MICRO-PHASES AND MICROSTRUCTURES IN CLINOPYROXENE MINERALS FROM A RAPIDLY SUBDUCTED AND EXHUMED HIGH PRESSURE METAMORPHIC TERRAIN: HRTEM AND X-PEEM INVESTIGATIONS

Microstructures and micro-inclusions in minerals can provide information about the genesis and evolutionary history of host rocks. High-resolution TEM (HRTEM) and X-ray PhotoElectron Emission Microscopy (X-PEEM) are useful tools for studying microstructures and microchemistry of minerals, which can provide spatially resolved chemistry about micro-phases and interfaces in minerals. The sample for this study is from a garnet clinopyroxenite, a high pressure metamorphic rock in northern Dabie Mountains of China. The terrain hosting the sample was a product of the Triassic continental collision between the Sino-Korean and Yangtze cratons in East-central China. Previously, the rock was considered as a product of an ultra-high pressure metamorphism (Tsai & Liou, 2000, Am. Mineral. v.85, p.1-8). Recent study also shows that the eclogite-facies rocks re-equilibrated under granulite-facies conditions (Fu, et al., 2003, Lithos, v.70, p.293-319). The clinopyroxene (Wo₃₉En₃₇Jd₁₄Ac₆Fs₄) crystals contain micron to sub micron silica-rich (> 75% SiO₂ ) precipitates, some of them CO₂ (L)-bearing, in the core and exsolution lamella of a second generation pyroxene in the rim. HRTEM and X-PEEM results indicate that silica-rich glass precipitates are uniformly distributed and that the (Fe,Mg)-rich pyroxene lamellae and have P2₁ /c symmetry (the symmetry for pigeonite, not orthopyroxene). We suggest that the Al-bearing exsolution lamellae formed metastably (quickly).

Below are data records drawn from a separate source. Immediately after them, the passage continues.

### src/rtl/layer_stream_serializer_if.sv
// Handshake bundle between a layer's parallel output and the word-serial stream.
// The slave modport is the serializer's view; master is the producer/consumer side.
interface layer_stream_serializer_if #(
  parameter int unsigned NN         = 30,
  parameter int unsigned DATA_WIDTH = 16
);
  localparam int unsigned IW = (NN > 1) ? $clog2(NN) : 1;

  logic                       i_valid;
  logic [NN*DATA_WIDTH-1:0]   i_data;
  logic [DATA_WIDTH-1:0]      o_data;
  logic                       o_valid;
  logic                       o_ready;
  logic                       o_last;
  logic [IW-1:0]              o_index;
  logic                       o_busy;
  logic                       o_overflow;

  modport slave (
    input  i_valid, i_data, o_ready,
    output o_data, o_valid, o_last, o_index, o_busy, o_overflow
  );

  modport master (
    output i_valid, i_data, o_ready,
    input  o_data, o_valid, o_last, o_index, o_busy, o_overflow
  );
endinterface

### src/rtl/layer_stream_serializer.sv
// Captures an NN-word parallel vector and streams it one word per cycle over valid/ready,
// with an optional pending slot so the next vector can arrive while the current one streams.
module layer_stream_serializer #(
  parameter int unsigned NN            = 30,
  parameter int unsigned DATA_WIDTH    = 16,
  parameter int unsigned DOUBLE_BUFFER = 1,
  parameter int unsigned LSB_FIRST     = 1
) (
  input  logic                      s_axi_aclk,
  input  logic                      s_axi_aresetn,
  input  logic                      soft_reset,
  layer_stream_serializer_if.slave  bus
);
  localparam int unsigned IW = (NN > 1) ? $clog2(NN) : 1;
  localparam int unsigned VW = NN * DATA_WIDTH;
  localparam logic [IW-1:0] LastIdx = IW'(NN - 1);

  typedef enum logic [0:0] {StIdle, StSend} state_e;

  state_e          state_q, state_d;
  logic [VW-1:0]   active_q, active_d;
  logic [VW-1:0]   pend_q, pend_d;
  logic            pend_full_q, pend_full_d;
  logic [IW-1:0]   idx_q, idx_d;
  logic            overflow_q, overflow_d;

  logic            fire;
  logic            last_fire;
  logic [IW-1:0]   sel;

  always_ff @(posedge s_axi_aclk or negedge s_axi_aresetn) begin
    if (!s_axi_aresetn) begin
      state_q     <= StIdle;
      active_q    <= '0;
      pend_q      <= '0;
      pend_full_q <= 1'b0;
      idx_q       <= '0;
      overflow_q  <= 1'b0;
    end else begin
      state_q     <= state_d;
      active_q    <= active_d;
      pend_q      <= pend_d;
      pend_full_q <= pend_full_d;
      idx_q       <= idx_d;
      overflow_q  <= overflow_d;
    end
  end

  assign fire      = (state_q == StSend) && bus.o_ready;
  assign last_fire = fire && (idx_q == LastIdx);

  always_comb begin
    state_d     = state_q;
    active_d    = active_q;
    pend_d      = pend_q;
    pend_full_d = pend_full_q;
    idx_d       = idx_q;
    overflow_d  = overflow_q;

    if (soft_reset) begin
      state_d     = StIdle;
      active_d    = '0;
      pend_d      = '0;
      pend_full_d = 1'b0;
      idx_d       = '0;
      overflow_d  = 1'b0;
    end else begin
      unique case (state_q)
        StIdle: begin
          if (bus.i_valid) begin
            active_d = bus.i_data;
            idx_d    = '0;
            state_d  = StSend;
          end
        end
        StSend: begin
          if (last_fire) begin
            idx_d = '0;
            // Pending vector wins the active slot; a simultaneous arrival refills pending.
            if (pend_full_q) begin
              active_d    = pend_q;
              pend_full_d = 1'b0;
              if (bus.i_valid) begin
                pend_d      = bus.i_data;
                pend_full_d = 1'b1;
              end
            end else if (bus.i_valid) begin
              active_d = bus.i_data;
            end else begin
              state_d = StIdle;
            end
          end else begin
            if (fire) begin
              idx_d = idx_q + 1'b1;
            end
            if (bus.i_valid) begin
              if ((DOUBLE_BUFFER != 0) && !pend_full_q) begin
                pend_d      = bus.i_data;
                pend_full_d = 1'b1;
              end else begin
                overflow_d = 1'b1;
              end
            end
          end
        end
        default: state_d = StIdle;
      endcase
    end
  end

  assign sel = (LSB_FIRST != 0) ? idx_q : (LastIdx - idx_q);

  assign bus.o_valid    = (state_q == StSend);
  assign bus.o_data     = (state_q == StSend) ? active_q[int'(sel) * DATA_WIDTH +: DATA_WIDTH]
                                              : '0;
  assign bus.o_index    = idx_q;
  assign bus.o_last     = (state_q == StSend) && (idx_q == LastIdx);
  assign bus.o_busy     = (state_q != StIdle) || pend_full_q;
  assign bus.o_overflow = overflow_q;

endmodule
### src/flat_wrapper.sv
// flat-port wrapper written by rule: the top's interface ports become plain ports
module layer_stream_serializer_flat 
#(
  parameter int unsigned NN            = 30,
  parameter int unsigned DATA_WIDTH    = 16,
  parameter int unsigned DOUBLE_BUFFER = 1,
  parameter int unsigned LSB_FIRST     = 1
)
  (s_axi_aclk, s_axi_aresetn, soft_reset, bus_i_valid, bus_i_data, bus_o_ready, bus_o_data, bus_o_valid, bus_o_last, bus_o_index, bus_o_busy, bus_o_overflow);
  layer_stream_serializer_if #(.NN(NN), .DATA_WIDTH(DATA_WIDTH)) bus_i ();
  input  logic s_axi_aclk;
  input  logic s_axi_aresetn;
  input  logic soft_reset;
  input wire logic [$bits(bus_i.i_valid)-1:0] bus_i_valid;
  input wire logic [$bits(bus_i.i_data)-1:0] bus_i_data;
  input wire logic [$bits(bus_i.o_ready)-1:0] bus_o_ready;
  output wire logic [$bits(bus_i.o_data)-1:0] bus_o_data;
  output wire logic [$bits(bus_i.o_valid)-1:0] bus_o_valid;
  output wire logic [$bits(bus_i.o_last)-1:0] bus_o_last;
  output wire logic [$bits(bus_i.o_index)-1:0] bus_o_index;
  output wire logic [$bits(bus_i.o_busy)-1:0] bus_o_busy;
  output wire logic [$bits(bus_i.o_overflow)-1:0] bus_o_overflow;
  assign bus_i.i_valid = bus_i_valid;
  assign bus_i.i_data = bus_i_data;
  assign bus_i.o_ready = bus_o_ready;
  assign bus_o_data = bus_i.o_data;
  assign bus_o_valid = bus_i.o_valid;
  assign bus_o_last = bus_i.o_last;
  assign bus_o_index = bus_i.o_index;
  assign bus_o_busy = bus_i.o_busy;
  assign bus_o_overflow = bus_i.o_overflow;
  layer_stream_serializer #(.NN(NN), .DATA_WIDTH(DATA_WIDTH), .DOUBLE_BUFFER(DOUBLE_BUFFER), .LSB_FIRST(LSB_FIRST)) u_core (.s_axi_aclk(s_axi_aclk), .s_axi_aresetn(s_axi_aresetn), .soft_reset(soft_reset), .bus(bus_i));
endmodule
### config.mk
export PLATFORM = sky130hd
export DESIGN_NAME = layer_stream_serializer_flat
export DESIGN_NICKNAME = d
export VERILOG_FILES = /design/src/rtl/layer_stream_serializer_if.sv /design/src/rtl/layer_stream_serializer.sv /design/src/flat_wrapper.sv
export SDC_FILE = /design/constraint.sdc
export NUM_CORES = 2
export LEC_CHECK = 0
export BUFFER_PORTS_ARGS = -buffer_cell sky130_fd_sc_hd__buf_2
export CORE_UTILIZATION = 64
export DETAILED_ROUTE_END_ITERATION = 10
export PLACE_DENSITY = 0.86
export SYNTH_ARGS = -nofsm -noshare
export SYNTH_HDL_FRONTEND = slang
export SYNTH_SLANG_ARGS = --single-unit
export TNS_END_PERCENT = 20
### constraint.sdc
create_clock -name s_axi_aclk -period 5.15 [get_ports s_axi_aclk]
set_clock_uncertainty 0.05 [all_clocks]
set_input_delay 0.515 -clock s_axi_aclk [delete_from_list [all_inputs] [get_ports s_axi_aclk]]
set_output_delay 0.515 -clock s_axi_aclk [all_outputs]
set_load 0.005 [all_outputs]
# Word-level counts from Yosys, hierarchy flattened
# Cells that the tools add are included.
totals:
  reg_bits: 968
  elab_cells: 62
  n_memories: 0
  latchBits: 0
  mem_bits_ro: 0
  ramBits: 0
op_classes:
  n_lt_le_gt_ge: 0
  reduce_logical: 12
  n_shift: 1
  n_div: 0
  n_eq_ne: 8
  muxes: 33
  addsub: 1
  bitwise_logic: 1
  multipliers: 0
op_table:
  columns: ["operator", "n"]
  rows:
  - ["$mux 480", 11]
  - ["$pmux 480 s2", 1]
  - ["$shiftx 480x10->16", 1]
  - ["$mux 5", 4]
  - ["$mux 16", 1]
  - ["$mux 1", 14]
  - ["$ne 3x3->1 const B", 4]
  - ["$pmux 5 s2", 1]
  - ["$reduce_bool 2->1", 3]
  - ["$add 5x1->5 const B", 1]
  - ["$eq 5x5->1 const B", 1]
  - ["$reduce_and 5->1", 1]
  - ["$ne 4x4->1 const B", 1]
  - ["$reduce_and 2->1", 2]
  - ["$reduce_and 4->1", 1]
  - ["$logic_and 1x1->1", 3]
  - ["$ne 3x2->1 const B", 1]
  - ["$reduce_bool 3->1", 1]
  - ["$ne 2x2->1 const B", 1]
  - ["$pmux 1 s2", 1]
  - ["$logic_or 1x1->1", 1]
  - ["$not 1->1", 1]

# Depth between registers and ports, before layout
depth:
  ltp_word: 5
  depth_mapped: 12
  depth_no_buf: 6

# Least setup slack after synthesis
# No wires, ideal clock.
synth_timing:
  path_type: "register -> register"
  startpoint: "reg u_core.idx_q[1] (netlist: u_core.bus.o_index[1])"
  endpoint: "reg u_core.pend_q[279]"
  stages_incl_launch_ff: 13
  arrival_ps: 2572
  n_path_buf: 6
  setup_time_ps: 121
  required_time_ps: 4979
  path_slack_ps: 2407
  path_cell_list: "dfrtp_1 > clkbuf_1 > buf_1 > inv_1 > ha_1 > nand4_1 > or4_1 > and4b_1 > clkbuf_1 > buf_6 > buf_6 > buf_6 > a22o_1"
synth_between:
  elab_chain_cells: 5
  word_cells_on_any_way: 9
  classes_between: "eq/ne (3); mux (3); reduce/logical (3)"
synth_lines:
  columns: ["element", "line_no", "rtl"]
  rows:
  - ["start: declaration", "layer_stream_serializer.sv:24", "logic [IW-1:0] idx_q, idx_d;"]
  - ["start signal: assignment", "layer_stream_serializer.sv:44", "idx_q <= idx_d;"]
  - ["$eq 5x5->1 *", "layer_stream_serializer.sv:50", "assign last_fire = fire && (idx_q == LastIdx);"]
  - ["$logic_and 1x1->1 *", "layer_stream_serializer.sv:50", null]
  - ["$mux 480", "layer_stream_serializer.sv:77", "if (last_fire) begin"]
  - ["$mux 480", "layer_stream_serializer.sv:68", "unique case (state_q)"]
  - ["$mux 480", "layer_stream_serializer.sv:60", "if (soft_reset) begin"]
  - ["end signal: assignment", "layer_stream_serializer.sv:42", "pend_q <= pend_d;"]
  - ["end: declaration", "layer_stream_serializer.sv:22", "logic [VW-1:0] pend_q, pend_d;"]
# Mark *: on every way between the ends. The rest lies on a longest branch, timed or not. The select of a mux whose other input is x is not followed.
# A chain may end at the register's enable or synchronous reset.

# Worst setup path in the final report
layout_timing:
  startpoint: "reg u_core.idx_q[0] (netlist: u_core.bus.o_index[0])"
  endpoint: "out bus_o_data[3]"
layout_between:
  elab_chain_cells: 2
layout_lines:
  columns: ["element", "line_no", "rtl"]
  rows:
  - ["$shiftx 480x10->16", "layer_stream_serializer.sv:114", "assign bus.o_data = (state_q == StSend) ? active_q[int'(sel) * DATA_WIDTH +: DATA_WIDTH]"]
  - ["$mux 16", "layer_stream_serializer.sv:114", null]
  - ["end: declaration", "flat_wrapper.sv:17", "output wire logic [$bits(bus_i.o_data)-1:0] bus_o_data;"]
# Every way passes these cells.

==> impl_metrics.env <==
export IMPL_synth_area_per_cell_um2=11.3
export IMPL_gp_congestion=0.900
export IMPL_critPathLaunchType="register"
export IMPL_cp_required_ns=4.59
export IMPL_die_height_um=277
export IMPL_grt_usage_pct=38.5
export IMPL_overflow=0
export IMPL_p_comb_share_pct=14.1
export IMPL_maxCapViolations=0
export IMPL_die_w_um=277
export IMPL_crit_fanout=37
export IMPL_rr_startpoint="u_core.bus.o_index[0]"
export IMPL_drt_total_wl_um=150000
export IMPL_switching_share_pct=27.2
export IMPL_insertion_delay_ns=0.67
export IMPL_worst_path_stages=6
export IMPL_worst_path_max_delay_cell="dfrtp_4"
export IMPL_synth_compound_area_share_pct=23.4
export IMPL_yosys_area_top_type="dfrtp_1"
export IMPL_grt_pass1_wl_um=227000
export IMPL_fin_nets=4986
export IMPL_drcViolationCount=0
export IMPL_hpwl_um=94900
export IMPL_wire_per_inst_um=26.9
export IMPL_synth_xor_area_share_pct=0
export IMPL_max_clock_freq_ghz=0.217
export IMPL_pwr_share_clk_pct=40.7
export IMPL_fin_util_pct=73.2
export IMPL_rsz0062_at_grt="no"
export IMPL_ys_top_cells_by_area="dfrtp_1 50%, mux2i_1 14%, a22o_1 8.7%, o21a_1 7.5%, nand2b_1 6.2%"
export IMPL_path_cells="buf_12 > mux2i_1 > a221oi_1 > o21ai_0 > a22oi_1 > buf_2"
export IMPL_power_density_nw_per_um2=343
export IMPL_rr_endpoint="u_core.pend_q[51]"
export IMPL_worstHoldPathType="primary input to register"
export IMPL_boundaryPins=510
export IMPL_crit_buf_inv=2
export IMPL_synth_seq_area_share_pct=50.1
export IMPL_syn_to_final_growth_pct=13.0
export IMPL_post_route_period_util_pct=89.3
export IMPL_ys_warn_count=0
export IMPL_cts_tree="yes"
export IMPL_timing_final_hold_violations=0
export IMPL_max_slew_margin_pct=11.2
export IMPL_wl_met1_um=59800
export IMPL_drv_slew=0
export IMPL_crit_end="bus_o_data[3]"
export IMPL_tightest_slew_ns=1.33
export IMPL_internal_power_mw=13.6
export IMPL_grt_start_max_net_pins=212
export IMPL_cts_path_max_buffers=3
export IMPL_p_switching_mw=5.09
export IMPL_avgViaCountPerCell=6.73
export IMPL_wl_met3_um=13700
export IMPL_path_class="register to output port"
export IMPL_fillers=4958
export IMPL_finalSetupViolCount=0
export IMPL_cts_sinks=968
export IMPL_power_frac_seq_pct=45.2
export IMPL_power_mw=18.7
export IMPL_cts_root_buf="clkbuf_16"
export IMPL_fin_hold_ws_ns=0.0186
export IMPL_layout_cells_non_filler=5593
export IMPL_cts_htree_levels=3
export IMPL_grt_pass1_vias=37200
export IMPL_dp_cells=5363
export IMPL_drt_pass1_iter_count=6
export IMPL_synth_top_family_by_area="compound AO/OA/AOI/OAI gates"
export IMPL_antenna_found_initial=48
export IMPL_synth_mux_area_fraction_pct=15.1
export IMPL_route_met2_wl_um=69800
export IMPL_synth_nets=4751
export IMPL_reg2regPathDepth=6
export IMPL_first_iter_violations=5040
export IMPL_ant_nets=0
export IMPL_hold_path_depth=2
export IMPL_max_stage_delay_ns=0.93
export IMPL_crit_start="u_core.bus.o_index[0]"
export IMPL_coreArea_um2=74600
export IMPL_topRoutingLayerUsed="met5"
export IMPL_irDropWorstVdd_mv=0.271
export IMPL_cts_buffers=100
export IMPL_endpoint_kind="output port"
export IMPL_ff2ff_setup_slack_ns=1.43
export IMPL_synth_simple_area_share_pct=6.96
export IMPL_yosys_area_share_adder_pct=0.0518
export IMPL_ys_ff_latch=968
export IMPL_drive_above_1_share_pct=17.0
export IMPL_start_util_pct=64.8
export IMPL_synth_distinct_cells=38
export IMPL_clk_pin_slew_ns=0.07
export IMPL_path_delay_family="compound AO/OA/AOI/OAI gates"
export IMPL_fin_tns_setup_ns=0
export IMPL_synth_cells=4264
export IMPL_portBuffers=509
export IMPL_syn_area_um2=48300
export IMPL_p_leak_nw=27.7
export IMPL_status="completed"
export IMPL_cp_data_arrival_time_ns=4.04
export IMPL_yosys_area_top_type_share_pct=50.1
export IMPL_num_rows=100
export IMPL_routed_via_count=37600
export IMPL_min_period_ns=4.60
export IMPL_die_area_um2=76600
-- through the flow --
step           instance area [um^2]  worst slack [ns]
6_report                      54600             0.550
5_1_grt                       54600             0.583
4_1_cts                       54500             0.730
3_5_place_dp                  51000              1.46
3_3_place_gp                  51000              1.42
2_1_floorplan                 48300              2.41
-- state kept, by name (all words and copies together) (netlist names) --
| name | flops |
|---|---|
| u_core.bus.o_valid | 1 |
| u_core.active_q | 480 |
| u_core.bus.o_index | 5 |
| u_core.pend_q | 480 |
| u_core.pend_full_q | 1 |
| u_core.bus.o_overflow | 1 |
-- cell usage after synthesis, drive strengths merged --
cell type,instances
dfrtp,968
mux2i,656
a21oi,498
a22o,482
nand2b,481
o21a,481
clkbuf,227
buf,211
o21ai,52
a22oi,32
mux4,32
o22ai,32
nand2,21
nand3,19
a211oi,17
a221oi,16
nor2,6
nor2b,6
and2,5
inv,3
a221o,2
a31oi,2
ha,2
nand3b,2
or2,2
or4,2
and4,1
and4b,1
nand4,1
nor3,1
nor3b,1
o31ai,1
or3b,1
-- cell type report --
cell class / instances / area, um^2 / area share, %
Multi-Input combinational cell: 2855 / 22100 / 40.4
Tap cell: 969 / 1210 / 2.22
Clock inverter: 35 / 425 / 0.779
Clock buffer: 150 / 3030 / 5.56
Sequential cell: 968 / 24200 / 44.4
Timing Repair Buffer: 571 / 3530 / 6.46
Antenna cell: 42 / 105 / 0.193
Inverter: 3 / 11.3 / 0.0206
-- layout by cell type, fill, tap and decap left out, drive strengths merged, types with 3 or more instances in the layout --
cell         synthesis  final
clkinv               0     20
mux2i              656    656
clkbuf             227    150
clkinvlp             0      5
dfrtp              968    968
diode                0     42
nand2b             481    481
a221oi              16     16
buf                211    568
nand2               21     21
a211oi              17     17
nor2b                6      6
o22ai               32     32
nand3               19     19
o21ai               52     52
bufinv               0      8
and2                 5      5
o21a               481    481
nor2                 6      6
inv                  3      5
a21oi              498    498
a22oi               32     32
a22o               482    482
dlygate4sd3          0      3
mux4                32     32
-- timing repair --
item	CTS	global route
gates resized for setup	0	0
hold buffers	3	0
buffers inserted	0	0
hold endpoints to repair	88	0
-- per-layer routing --
metal	vias up	GRT usage, %
met5	-	0
met4	14	19.2
met2	1949	57.8
met1	19200	52.9
met3	343	9.08
li1	16100	-
-- power by group through the flow --
stage / logic, mW / registers, mW / clock network (mW)
2_1_floorplan: 1.66 / 8.43 / 0
3_3_place_gp: 2.53 / 8.56 / 0
3_5_place_dp: 2.58 / 8.58 / 0
4_1_cts: 2.61 / 8.46 / 7.63
5_1_grt: 2.82 / 8.51 / 7.92
6_report: 2.64 / 8.48 / 7.62
-- worst min path at each step --
stage / from / to / slack [ns]
2_1_floorplan: s_axi_aresetn / u_core.active_q[0] / 0.17
3_3_place_gp: u_core.active_q[81] / u_core.active_q[81] / 0.42
3_5_place_dp: u_core.active_q[88] / u_core.active_q[88] / 0.43
4_1_cts: bus_i_data[7] / u_core.pend_q[7] / 0.0008
5_1_grt: bus_i_data[422] / u_core.pend_q[422] / 0.02
6_report: bus_i_data[7] / u_core.pend_q[7] / 0.02
-- cells by family after synthesis --
logic type               count (synthesis)
flip-flops                             968
adder cells (fa/ha/maj)                  2
buffers and inverters                  441
AO/OA/AOI/OAI                         1615
multiplexers                           688
AND/OR/NAND/NOR                        550
Note: power is estimated with default switching activity, not from simulation.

The silica-rich micro-phases inside the host pyroxene probably formed during fast transformation from amphibole into pyroxene, which may indicate rapid subduction of the continental plate. The preservation of silica-rich glass precipitates and the formation of (Fe,Mg)-rich clinopyroxene lamella indicate very fast cooling of the host rock. Our results indicate that the host rock (in paleo-continent plate in the Dabie Mountains) had experienced extremely rapid subduction and exhumation.